Abstract

Introduction: There are limited data on the contemporary hospitalization rate and 30-day readmission characteristics of unstable angina (UA). Methods: Using Nationwide Readmissions Database from 2016 to 2019, we identified UA hospitalizations based on ICD-10-CM codes and analyzed the rate, trend, timing, causes, and costs of 30-day readmissions after UA in the United States. Multivariable regression analysis was conducted to determine the predictors of 30-day readmission. Results: A total of 498,008 patients were hospitalized with UA, resulting in the in-hospital mortality of 0.4%. During the study period, a significant decrease in the temporal trend of UA hospitalization rate was observed ( Figure 1 ). Among 458,823 patients who were discharged alive, 11.4% were readmitted within 30 days with a median time to readmission of 9 days.

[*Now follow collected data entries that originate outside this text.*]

--- config.mk ---
export PLATFORM = sky130hd
export DESIGN_NAME = alu_seq
export DESIGN_NICKNAME = d
export VERILOG_FILES = /design/src/rtl/alu_pkg.sv /design/src/rtl/alu_seq_divider.sv /design/src/rtl/alu_seq.sv
export SDC_FILE = /design/constraint.sdc
export NUM_CORES = 2
export LEC_CHECK = 0
export ABC_AREA = 1
export BUFFER_PORTS_ARGS = -buffer_cell sky130_fd_sc_hd__buf_2
export CAP_MARGIN = 20
export CORE_ASPECT_RATIO = 0.7
export CORE_MARGIN = 8
export CORE_UTILIZATION = 25
export DETAILED_ROUTE_END_ITERATION = 16
export GPL_TIMING_DRIVEN = 0
export PLACE_DENSITY = 0.47
export SKIP_CTS_REPAIR_TIMING = 1
export SYNTH_ARGS = -nofsm -noshare
export SYNTH_HDL_FRONTEND = slang
export SYNTH_HIERARCHICAL = 1
export SYNTH_SLANG_ARGS = --single-unit
export TNS_END_PERCENT = 100
--- constraint.sdc ---
create_clock -name clk -period 16.89 [get_ports clk]
set_input_delay 1.689 -clock clk [delete_from_list [all_inputs] [get_ports clk]]
set_output_delay 1.689 -clock clk [all_outputs]
set_load 0.01 [all_outputs]
--- src/rtl/alu_pkg.sv ---
// Shared types for the sequential ALU: operation codes, flag bit positions
// and controller states.
package alu_pkg;

    typedef enum logic [3:0] {
        OP_SUM  = 4'd0,
        OP_SUB  = 4'd1,
        OP_MULT = 4'd2,
        OP_DIV  = 4'd3,
        OP_MOD  = 4'd4,
        OP_AND  = 4'd5,
        OP_OR   = 4'd6,
        OP_XOR  = 4'd7,
        OP_SHL  = 4'd8,
        OP_SHR  = 4'd9
    } alu_op_e;

    localparam int FLAG_V = 0;
    localparam int FLAG_C = 1;
    localparam int FLAG_Z = 2;
    localparam int FLAG_N = 3;

    typedef enum logic [1:0] {
        IDLE,
        CALC,
        DONE
    } alu_state_e;

endpackage

--- src/rtl/alu_seq_divider.sv ---
// Iterative restoring unsigned divider. quotient/remainder present the result
// of the step being taken this cycle, so they are final while done is high.
module divider_iter #(
    parameter int N                  = 32,
    parameter int DIV_BITS_PER_CYCLE = 1
) (
    input  logic         clk,
    input  logic         rst,
    input  logic         load,
    input  logic [N-1:0] dividend,
    input  logic [N-1:0] divisor,
    output logic [N-1:0] quotient,
    output logic [N-1:0] remainder,
    output logic         done
);
    localparam int ITERS = N / DIV_BITS_PER_CYCLE;
    localparam int CW    = $clog2(ITERS + 1);

    logic [N-1:0]  rem_q, quo_q, dsr_q;
    logic [CW-1:0] cnt_q;
    logic [N-1:0]  rem_d, quo_d;
    logic [N:0]    trial;

    // Dividend bits shift out of quo_q's top while quotient bits enter at bit 0.
    always_comb begin
        rem_d = rem_q;
        quo_d = quo_q;
        trial = '0;
        for (int j = 0; j < DIV_BITS_PER_CYCLE; j++) begin
            trial = {rem_d, quo_d[N-1]};
            quo_d = {quo_d[N-2:0], 1'b0};
            if (trial >= {1'b0, dsr_q}) begin
                trial    = trial - {1'b0, dsr_q};
                quo_d[0] = 1'b1;
            end
            rem_d = trial[N-1:0];
        end
    end

    always_ff @(posedge clk) begin
        if (rst) begin
            rem_q <= '0;
            quo_q <= '0;
            dsr_q <= '0;
            cnt_q <= '0;
        end else if (load) begin
            rem_q <= '0;
            quo_q <= dividend;
            dsr_q <= divisor;
            cnt_q <= CW'(ITERS);
        end else if (cnt_q != '0) begin
            rem_q <= rem_d;
            quo_q <= quo_d;
            cnt_q <= cnt_q - CW'(1);
        end
    end

    assign quotient  = quo_d;
    assign remainder = rem_d;
    assign done      = (cnt_q == CW'(1));

endmodule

There was a significant reduction in the temporal trend of 30-day readmission rate ( Figure 2 ). The most common cause of readmission and procedure during the readmission were recurrent UA and left heart catheterization, respectively. While cardiovascular comorbidities, including congestive heart failure and atrial fibrillation, were associated with an increased likelihood of 30-day readmission, the ischemic evaluation performed during index hospitalization was associated with decreased odds of readmission ( Table ). The mortality during the readmission was 2%. The cumulative costs of hospitalization were $30,729 vs. $14,998 for UA patients with and without readmission, respectively. Conclusions: The index hospitalization and early readmission rates of UA have decreased over time. About 1/10 of UA patients were readmitted within 30 days of discharge, primarily due to recurrent UA. The early readmission may be reduced by a timely ischemic evaluation following UA.